“One can doubt to what extent these individuals who mouth the words “freedom of thought” are themselves actually willing to admit freedom of thought, which they most often lay claim to primarily for their own incidental opinions, while considering themselves justified in assailing other opposing views by any means that stands in their power”—Schelling
I am often teased by my friends in analytic philosophy that I am widely read, but I don’t recall reading Schelling (1775 – 1854) before this week. But I am reading his (1842) The Berlin lectures in The Grounding of Positive Philosophy in Bruce Matthews’ (2007) translation (SUNY). [I have not checked the German.) The second lecture has the title “On the Academic Study of Philosophy,” but it is really about how to think about the worth of attending large lectures in philosophy.

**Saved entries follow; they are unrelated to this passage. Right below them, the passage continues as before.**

This design comes from an exercise in tuning for small area, a short achievable clock period and few clock cycles on the open sky130 flow, not from production work.
No run shown here included a check of the RTL's function; only the layout flow was run.
Power is estimated from default activity; no workload was simulated.

$ cat design/flow/design.v
module CORDIC #(parameter integer W = 32)
(
    input wire clk,
    input wire start,
    input wire signed [31:0] x,
    input wire signed [31:0] y,
    output wire signed [W-1:0]phi,
    output wire done
);
reg [31:0] xr;
reg [31:0] yr;
reg [31:0] z;
reg [4:0] cnt;
reg dn;
reg [0:0] b27;   
reg [2:0] ff;
reg [1:0] c0;
wire d = yr[31];
wire [31:0] xs, ys, xn, yn, zn;
cordic_addsub u_addx (.a(xr), .src(yr), .s({cnt[4:1], c0[0]}), .inv(d), .ld(start), .din(x), .o(xn));
cordic_addsub u_addy (.a(yr), .src(xr), .s({cnt[4:1], ~c0[1]}), .inv(~d), .ld(start), .din(y), .o(yn));
wire [31:0] za;
cordic_ztab u_tab (.i(cnt), .d(d), .dn(dn), .o(za));
cordic_add u_addz (.a(z), .b(za), .o(zn));
wire b26 = ~d;
wire [2:0] fnext;
assign fnext[0] = z[4] & (b26 ? (~z[5] & (&z[10:6])) : (&z[10:5]));
assign fnext[1] = z[4] & (b26 ? (~z[5] & (&z[17:6])) : (&z[17:5]));
assign fnext[2] = z[4] & (b26 ? (~z[5] & (&z[24:6])) : (&z[24:5]));
cordic_fin u_fin (.a(z), .b(b27), .f(ff), .o(phi));
assign done = dn;
always @(posedge clk) begin
    xr <= xn;
    yr <= yn;
    if (start)
        z <= 32'h906dfdfb;
    else
        z <= zn;
    if (start) begin
        cnt <= 5'd0;
        dn  <= 1'b0;
        c0[0] <= 1'b0;
        c0[1] <= 1'b1;
    end else if (!dn) begin
        cnt <= cnt + 5'd1;
        dn  <= (cnt == 5'd26);
        b27 <= {~yn[31]};
        c0[0] <= ~c0[0];
        c0[1] <= ~c0[1];
        if (cnt == 5'd26) ff <= fnext;
    end
end
endmodule
module cordic_shr (input wire [31:0] a, input wire [4:0] s, output wire [31:0] o);
wire [31:0] l0 = s[0] ? {{1{a[31]}}, a[31:1]} : a;
wire [31:0] l1 = s[1] ? {{2{l0[31]}}, l0[31:2]} : l0;
wire [31:0] l2 = s[2] ? {{4{l1[31]}}, l1[31:4]} : l1;
wire [31:0] l3 = s[3] ? {{8{l2[31]}}, l2[31:8]} : l2;
wire [31:0] l4 = s[4] ? {{16{l3[31]}}, l3[31:16]} : l3;
assign o = l4;
endmodule
module cordic_addsub1 (input wire [31:0] a, input wire [31:0] ax, input wire [31:0] src, input wire [4:0] s, input wire cin, input wire ld, input wire [31:0] din, output wire [31:0] o);
wire [31:0] l0 = s[0] ? {{1{src[31]}}, src[31:1]} : src;
wire [31:0] l1 = s[1] ? {{2{l0[31]}}, l0[31:2]} : l0;
wire [31:0] l2 = s[2] ? {{4{l1[31]}}, l1[31:4]} : l1;
wire [31:0] l3 = s[3] ? {{8{l2[31]}}, l2[31:8]} : l2;
wire [31:0] l4 = s[4] ? {{16{l3[31]}}, l3[31:16]} : l3;
wire [31:0] p = ax ^ l4;
wire [31:0] g1 = a & ~p;
wire [31:0] g = {g1[31:1], g1[0] | (p[0] & cin)};
wire [31:0] sm;
wire G0_1 = g[1] | ((p[1] | g[1]) & g[0]);
wire G0_3 = g[3] | (p[3] & g[2]);
wire P0_3 = p[3] & p[2];
wire G0_5 = g[5] | (p[5] & g[4]);
wire P0_5 = p[5] & p[4];
wire G0_7 = g[7] | (p[7] & g[6]);
wire P0_7 = p[7] & p[6];
wire G0_9 = g[9] | (p[9] & g[8]);
wire P0_9 = p[9] & p[8];
wire G0_11 = g[11] | (p[11] & g[10]);
wire P0_11 = p[11] & p[10];
wire G0_13 = g[13] | (p[13] & g[12]);
wire P0_13 = p[13] & p[12];
wire G0_15 = g[15] | (p[15] & g[14]);
wire P0_15 = p[15] & p[14];
wire G0_17 = g[17] | (p[17] & g[16]);
wire P0_17 = p[17] & p[16];
wire G0_19 = g[19] | (p[19] & g[18]);
wire P0_19 = p[19] & p[18];
wire G0_21 = g[21] | (p[21] & g[20]);
wire P0_21 = p[21] & p[20];
wire G0_23 = g[23] | (p[23] & g[22]);
wire P0_23 = p[23] & p[22];
wire G0_25 = g[25] | (p[25] & g[24]);
wire P0_25 = p[25] & p[24];
wire G0_27 = g[27] | (p[27] & g[26]);
wire P0_27 = p[27] & p[26];
wire G0_29 = g[29] | (p[29] & g[28]);
wire P0_29 = p[29] & p[28];
wire G0_31 = g[31] | (p[31] & g[30]);
wire P0_31 = p[31] & p[30];
wire G1_2 = g[2] | ((p[2] | g[2]) & G0_1);
wire G1_3 = G0_3 | (P0_3 & G0_1);
wire G1_6 = g[6] | (p[6] & G0_5);
wire P1_6 = p[6] & P0_5;
wire G1_7 = G0_7 | (P0_7 & G0_5);
wire P1_7 = P0_7 & P0_5;
wire G1_10 = g[10] | (p[10] & G0_9);
wire P1_10 = p[10] & P0_9;
wire G1_11 = G0_11 | (P0_11 & G0_9);
wire P1_11 = P0_11 & P0_9;
wire G1_14 = g[14] | (p[14] & G0_13);
wire P1_14 = p[14] & P0_13;
wire G1_15 = G0_15 | (P0_15 & G0_13);
wire P1_15 = P0_15 & P0_13;
wire G1_18 = g[18] | (p[18] & G0_17);
wire P1_18 = p[18] & P0_17;
wire G1_19 = G0_19 | (P0_19 & G0_17);
wire P1_19 = P0_19 & P0_17;
wire G1_22 = g[22] | (p[22] & G0_21);
wire P1_22 = p[22] & P0_21;
wire G1_23 = G0_23 | (P0_23 & G0_21);
wire P1_23 = P0_23 & P0_21;
wire G1_26 = g[26] | (p[26] & G0_25);
wire P1_26 = p[26] & P0_25;
wire G1_27 = G0_27 | (P0_27 & G0_25);
wire P1_27 = P0_27 & P0_25;
wire G1_30 = g[30] | (p[30] & G0_29);
wire P1_30 = p[30] & P0_29;
wire G1_31 = G0_31 | (P0_31 & G0_29);
wire P1_31 = P0_31 & P0_29;
wire G2_4 = g[4] | ((p[4] | g[4]) & G1_3);
wire G2_5 = G0_5 | (P0_5 & G1_3);
wire G2_6 = G1_6 | (P1_6 & G1_3);
wire G2_7 = G1_7 | (P1_7 & G1_3);
wire G2_12 = g[12] | (p[12] & G1_11);
wire P2_12 = p[12] & P1_11;
wire G2_13 = G0_13 | (P0_13 & G1_11);
wire P2_13 = P0_13 & P1_11;
wire G2_14 = G1_14 | (P1_14 & G1_11);
wire P2_14 = P1_14 & P1_11;
wire G2_15 = G1_15 | (P1_15 & G1_11);
wire P2_15 = P1_15 & P1_11;
wire G2_20 = g[20] | (p[20] & G1_19);
wire P2_20 = p[20] & P1_19;
wire G2_21 = G0_21 | (P0_21 & G1_19);
wire P2_21 = P0_21 & P1_19;
wire G2_22 = G1_22 | (P1_22 & G1_19);
wire P2_22 = P1_22 & P1_19;
wire G2_23 = G1_23 | (P1_23 & G1_19);
wire P2_23 = P1_23 & P1_19;
wire G2_28 = g[28] | (p[28] & G1_27);
wire P2_28 = p[28] & P1_27;
wire G2_29 = G0_29 | (P0_29 & G1_27);
wire P2_29 = P0_29 & P1_27;
wire G2_30 = G1_30 | (P1_30 & G1_27);
wire P2_30 = P1_30 & P1_27;
wire G2_31 = G1_31 | (P1_31 & G1_27);
wire P2_31 = P1_31 & P1_27;
wire G3_8 = g[8] | ((p[8] | g[8]) & G2_7);
wire G3_9 = G0_9 | (P0_9 & G2_7);
wire G3_10 = G1_10 | (P1_10 & G2_7);
wire G3_11 = G1_11 | (P1_11 & G2_7);
wire G3_12 = G2_12 | (P2_12 & G2_7);
wire G3_13 = G2_13 | (P2_13 & G2_7);
wire G3_14 = G2_14 | (P2_14 & G2_7);
wire G3_15 = G2_15 | (P2_15 & G2_7);
wire G3_24 = g[24] | (p[24] & G2_23);
wire P3_24 = p[24] & P2_23;
wire G3_25 = G0_25 | (P0_25 & G2_23);
wire P3_25 = P0_25 & P2_23;
wire G3_26 = G1_26 | (P1_26 & G2_23);
wire P3_26 = P1_26 & P2_23;
wire G3_27 = G1_27 | (P1_27 & G2_23);
wire P3_27 = P1_27 & P2_23;
wire G3_28 = G2_28 | (P2_28 & G2_23);
wire P3_28 = P2_28 & P2_23;
wire G3_29 = G2_29 | (P2_29 & G2_23);
wire P3_29 = P2_29 & P2_23;
wire G3_30 = G2_30 | (P2_30 & G2_23);
wire P3_30 = P2_30 & P2_23;
wire G3_31 = G2_31 | (P2_31 & G2_23);
wire P3_31 = P2_31 & P2_23;
wire G4_16 = g[16] | ((p[16] | g[16]) & G3_15);
wire G4_17 = G0_17 | (P0_17 & G3_15);
wire G4_18 = G1_18 | (P1_18 & G3_15);
wire G4_19 = G1_19 | (P1_19 & G3_15);
wire G4_20 = G2_20 | (P2_20 & G3_15);
wire G4_21 = G2_21 | (P2_21 & G3_15);
wire G4_22 = G2_22 | (P2_22 & G3_15);
wire G4_23 = G2_23 | (P2_23 & G3_15);
wire G4_24 = G3_24 | (P3_24 & G3_15);
wire G4_25 = G3_25 | (P3_25 & G3_15);
wire G4_26 = G3_26 | (P3_26 & G3_15);
wire G4_27 = G3_27 | (P3_27 & G3_15);
wire G4_28 = G3_28 | (P3_28 & G3_15);
wire G4_29 = G3_29 | (P3_29 & G3_15);
wire G4_30 = G3_30 | (P3_30 & G3_15);
wire G4_31 = G3_31 | (P3_31 & G3_15);
assign sm = p ^ {G4_30, G4_29, G4_28, G4_27, G4_26, G4_25, G4_24, G4_23, G4_22, G4_21, G4_20, G4_19, G4_18, G4_17, G4_16, G3_15, G3_14, G3_13, G3_12, G3_11, G3_10, G3_9, G3_8, G2_7, G2_6, G2_5, G2_4, G1_3, G1_2, G0_1, g[0], cin};
assign o = ld ? din : sm;
endmodule
module cordic_addsub (input wire [31:0] a, input wire [31:0] src, input wire [4:0] s, input wire inv, input wire ld, input wire [31:0] din, output wire [31:0] o);
wire [31:0] ax;
cordic_xor u_x (.a(a), .s(inv), .o(ax));
cordic_addsub1 u_a (.a(a), .ax(ax), .src(src), .s(s), .cin(inv), .ld(ld), .din(din), .o(o));
endmodule
module cordic_xor (input wire [31:0] a, input wire s, output wire [31:0] o);
assign o = a ^ {32{s}};
endmodule
module cordic_pgx (input wire [31:0] a, input wire [31:0] ax, input wire [31:0] b, input wire cin, output wire [31:0] p, output wire [31:0] g);
assign p = ax ^ b;
wire [31:0] g1 = a & ~p;
assign g = {g1[31:1], g1[0] | (p[0] & cin)};
endmodule
module cordic_pfx (input wire [31:0] p, input wire [31:0] g, input wire cin, output wire [31:0] o);
wire G0_1 = g[1] | ((p[1] | g[1]) & g[0]);
wire G0_3 = g[3] | (p[3] & g[2]);
wire P0_3 = p[3] & p[2];
wire G0_5 = g[5] | (p[5] & g[4]);
wire P0_5 = p[5] & p[4];
wire G0_7 = g[7] | (p[7] & g[6]);
wire P0_7 = p[7] & p[6];
wire G0_9 = g[9] | (p[9] & g[8]);
wire P0_9 = p[9] & p[8];
wire G0_11 = g[11] | (p[11] & g[10]);
wire P0_11 = p[11] & p[10];
wire G0_13 = g[13] | (p[13] & g[12]);
wire P0_13 = p[13] & p[12];
wire G0_15 = g[15] | (p[15] & g[14]);
wire P0_15 = p[15] & p[14];
wire G0_17 = g[17] | (p[17] & g[16]);
wire P0_17 = p[17] & p[16];
wire G0_19 = g[19] | (p[19] & g[18]);
wire P0_19 = p[19] & p[18];
wire G0_21 = g[21] | (p[21] & g[20]);
wire P0_21 = p[21] & p[20];
wire G0_23 = g[23] | (p[23] & g[22]);
wire P0_23 = p[23] & p[22];
wire G0_25 = g[25] | (p[25] & g[24]);
wire P0_25 = p[25] & p[24];
wire G0_27 = g[27] | (p[27] & g[26]);
wire P0_27 = p[27] & p[26];
wire G0_29 = g[29] | (p[29] & g[28]);
wire P0_29 = p[29] & p[28];
wire G0_31 = g[31] | (p[31] & g[30]);
wire P0_31 = p[31] & p[30];
wire G1_2 = g[2] | ((p[2] | g[2]) & G0_1);
wire G1_3 = G0_3 | (P0_3 & G0_1);
wire G1_6 = g[6] | (p[6] & G0_5);
wire P1_6 = p[6] & P0_5;
wire G1_7 = G0_7 | (P0_7 & G0_5);
wire P1_7 = P0_7 & P0_5;
wire G1_10 = g[10] | (p[10] & G0_9);
wire P1_10 = p[10] & P0_9;
wire G1_11 = G0_11 | (P0_11 & G0_9);
wire P1_11 = P0_11 & P0_9;
wire G1_14 = g[14] | (p[14] & G0_13);
wire P1_14 = p[14] & P0_13;
wire G1_15 = G0_15 | (P0_15 & G0_13);
wire P1_15 = P0_15 & P0_13;
wire G1_18 = g[18] | (p[18] & G0_17);
wire P1_18 = p[18] & P0_17;
wire G1_19 = G0_19 | (P0_19 & G0_17);
wire P1_19 = P0_19 & P0_17;
wire G1_22 = g[22] | (p[22] & G0_21);
wire P1_22 = p[22] & P0_21;
wire G1_23 = G0_23 | (P0_23 & G0_21);
wire P1_23 = P0_23 & P0_21;
wire G1_26 = g[26] | (p[26] & G0_25);
wire P1_26 = p[26] & P0_25;
wire G1_27 = G0_27 | (P0_27 & G0_25);
wire P1_27 = P0_27 & P0_25;
wire G1_30 = g[30] | (p[30] & G0_29);
wire P1_30 = p[30] & P0_29;
wire G1_31 = G0_31 | (P0_31 & G0_29);
wire P1_31 = P0_31 & P0_29;
wire G2_4 = g[4] | ((p[4] | g[4]) & G1_3);
wire G2_5 = G0_5 | (P0_5 & G1_3);
wire G2_6 = G1_6 | (P1_6 & G1_3);
wire G2_7 = G1_7 | (P1_7 & G1_3);
wire G2_12 = g[12] | (p[12] & G1_11);
wire P2_12 = p[12] & P1_11;
wire G2_13 = G0_13 | (P0_13 & G1_11);
wire P2_13 = P0_13 & P1_11;
wire G2_14 = G1_14 | (P1_14 & G1_11);
wire P2_14 = P1_14 & P1_11;
wire G2_15 = G1_15 | (P1_15 & G1_11);
wire P2_15 = P1_15 & P1_11;
wire G2_20 = g[20] | (p[20] & G1_19);
wire P2_20 = p[20] & P1_19;
wire G2_21 = G0_21 | (P0_21 & G1_19);
wire P2_21 = P0_21 & P1_19;
wire G2_22 = G1_22 | (P1_22 & G1_19);
wire P2_22 = P1_22 & P1_19;
wire G2_23 = G1_23 | (P1_23 & G1_19);
wire P2_23 = P1_23 & P1_19;
wire G2_28 = g[28] | (p[28] & G1_27);
wire P2_28 = p[28] & P1_27;
wire G2_29 = G0_29 | (P0_29 & G1_27);
wire P2_29 = P0_29 & P1_27;
wire G2_30 = G1_30 | (P1_30 & G1_27);
wire P2_30 = P1_30 & P1_27;
wire G2_31 = G1_31 | (P1_31 & G1_27);
wire P2_31 = P1_31 & P1_27;
wire G3_8 = g[8] | ((p[8] | g[8]) & G2_7);
wire G3_9 = G0_9 | (P0_9 & G2_7);
wire G3_10 = G1_10 | (P1_10 & G2_7);
wire G3_11 = G1_11 | (P1_11 & G2_7);
wire G3_12 = G2_12 | (P2_12 & G2_7);
wire G3_13 = G2_13 | (P2_13 & G2_7);
wire G3_14 = G2_14 | (P2_14 & G2_7);
wire G3_15 = G2_15 | (P2_15 & G2_7);
wire G3_24 = g[24] | (p[24] & G2_23);
wire P3_24 = p[24] & P2_23;
wire G3_25 = G0_25 | (P0_25 & G2_23);
wire P3_25 = P0_25 & P2_23;
wire G3_26 = G1_26 | (P1_26 & G2_23);
wire P3_26 = P1_26 & P2_23;
wire G3_27 = G1_27 | (P1_27 & G2_23);
wire P3_27 = P1_27 & P2_23;
wire G3_28 = G2_28 | (P2_28 & G2_23);
wire P3_28 = P2_28 & P2_23;
wire G3_29 = G2_29 | (P2_29 & G2_23);
wire P3_29 = P2_29 & P2_23;
wire G3_30 = G2_30 | (P2_30 & G2_23);
wire P3_30 = P2_30 & P2_23;
wire G3_31 = G2_31 | (P2_31 & G2_23);
wire P3_31 = P2_31 & P2_23;
wire G4_16 = g[16] | ((p[16] | g[16]) & G3_15);
wire G4_17 = G0_17 | (P0_17 & G3_15);
wire G4_18 = G1_18 | (P1_18 & G3_15);
wire G4_19 = G1_19 | (P1_19 & G3_15);
wire G4_20 = G2_20 | (P2_20 & G3_15);
wire G4_21 = G2_21 | (P2_21 & G3_15);
wire G4_22 = G2_22 | (P2_22 & G3_15);
wire G4_23 = G2_23 | (P2_23 & G3_15);
wire G4_24 = G3_24 | (P3_24 & G3_15);
wire G4_25 = G3_25 | (P3_25 & G3_15);
wire G4_26 = G3_26 | (P3_26 & G3_15);
wire G4_27 = G3_27 | (P3_27 & G3_15);
wire G4_28 = G3_28 | (P3_28 & G3_15);
wire G4_29 = G3_29 | (P3_29 & G3_15);
wire G4_30 = G3_30 | (P3_30 & G3_15);
wire G4_31 = G3_31 | (P3_31 & G3_15);
assign o = p ^ {G4_30, G4_29, G4_28, G4_27, G4_26, G4_25, G4_24, G4_23, G4_22, G4_21, G4_20, G4_19, G4_18, G4_17, G4_16, G3_15, G3_14, G3_13, G3_12, G3_11, G3_10, G3_9, G3_8, G2_7, G2_6, G2_5, G2_4, G1_3, G1_2, G0_1, g[0], cin};
endmodule
module cordic_add (input wire [31:0] a, input wire [31:0] b, output wire [31:0] o);
wire [31:0] p, g;
cordic_pgz u_pg (.a(a), .b(b), .p(p), .g(g));
cordic_pfx u_pfx (.p(p), .g(g), .cin(1'b0), .o(o));
endmodule
module cordic_pgz (input wire [31:0] a, input wire [31:0] b, output wire [31:0] p, output wire [31:0] g);
assign p = a ^ b;
assign g = a & b;
endmodule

I have to admit that I read what Schelling has to say with more than disinterested curiosity. For many years, I taught a required first year course where it was not uncommon that I had anywhere between four hundred to six hundred students. Once a friend who teaches at a wealthy private university with very small classes remarked that they didn’t think such lectures had much to do with philosophy. This hit a nerve because I often wondered to what degree the showmanship and jocular nature of public lectures were a kind of pact with the devil.
Schelling explains to his students how to listen “to philosophy lectures,” (p. 101) and he explains “the most fruitful method of taking notes.” (p. 104) In fact, rather than trying to capture all of his remarks in exhaustive detail, Schelling suggests that during the lectures students should focus on capturing the transitions between the essential points. And that after class they should try to reconstruct the argument based on these transitions. He then adds:
Still better is when more do this collectively, one helping and supplementing the other, so that through such collaboration the entirety is once again produced. Only thereby does the lesson come alive for each student, and the more deeply inspired content won through this shared effort and discussion will become at the same time the bond of a true, spiritual friendship. For this is the greatest appeal of the academic life, or at least it should be—this being together with others, so united in one common purpose, as in the course of life that follows people cannot be so easily united again. (p. 104)
What I love about this passage is that Schelling grasps here that his lectures are just an occasion, a trigger, for something more vital in his students. Their attempt at collaborative reconstruction of the lectures after the fact allows for a shared project of understanding that generates a meaningful and rather rare kind of friendship. Something similar is familiar from study or reading groups on a shared text.
The kind of collaborative, independence generated by such an experience “is contrary to the education in despotic states [which] seeks only to bring it down. There, education brings about…servility.” (Spirit of the Law, Book 4, Chapter 3.) By contrast, what Schelling has in mind “cultivates a type of shared spirit of scientific inquiry and a youth imbued with character, who does not falter with ambivalence, but who decisively turns away from what is base, in whichever form it may present itself.” (p. 105)
Interestingly enough, the point is not to tell students what to think, but rather to create the occasion for their free thinking. And this is so even if one recognizes that putting young bodies together for a few years also means they will be interested in “sunshine and even mindless merriment.” (p. 105) Schelling then turns to the students’ existential needs:
But they are to search the darker shadows of more serious matters as well, and it is essential that such gravity does not assault the manner or the subject matter they pursue. That teacher is no friend of youth who attempts to fill them with the grief and sorrow for the ways of the world or the course of politics when they must first acquire the strength of guiding convictions and beliefs. (p. 105, emphasis added)
It is common to domesticate in popular discussions something akin to what Schelling has in mind here in two ways. First, is a rejection of political pontification during lectures. Second, is to suggest that students need tools for thinking (or the job-market, etc.). While both are not irrelevant, what Schelling suggests is something subtly different. In their collaborative project of reconstructing the lectures, the students do end up with strongly held views and principles.
"In my lectures I often seek to gain favor with my audience through a somewhat comic turn; to entertain them so that they willingly hear me out. That is certainly something bad. I am often pained by the thought of how much the success or value of what I do depends on how I am disposed. More so than for a concert singer." (Wittgenstein, diary entry for 2 May 1930)
The entertainment aspect of lecturing is going to become more important now that high-stakes assessment has become almost useless as a spur to the students to work.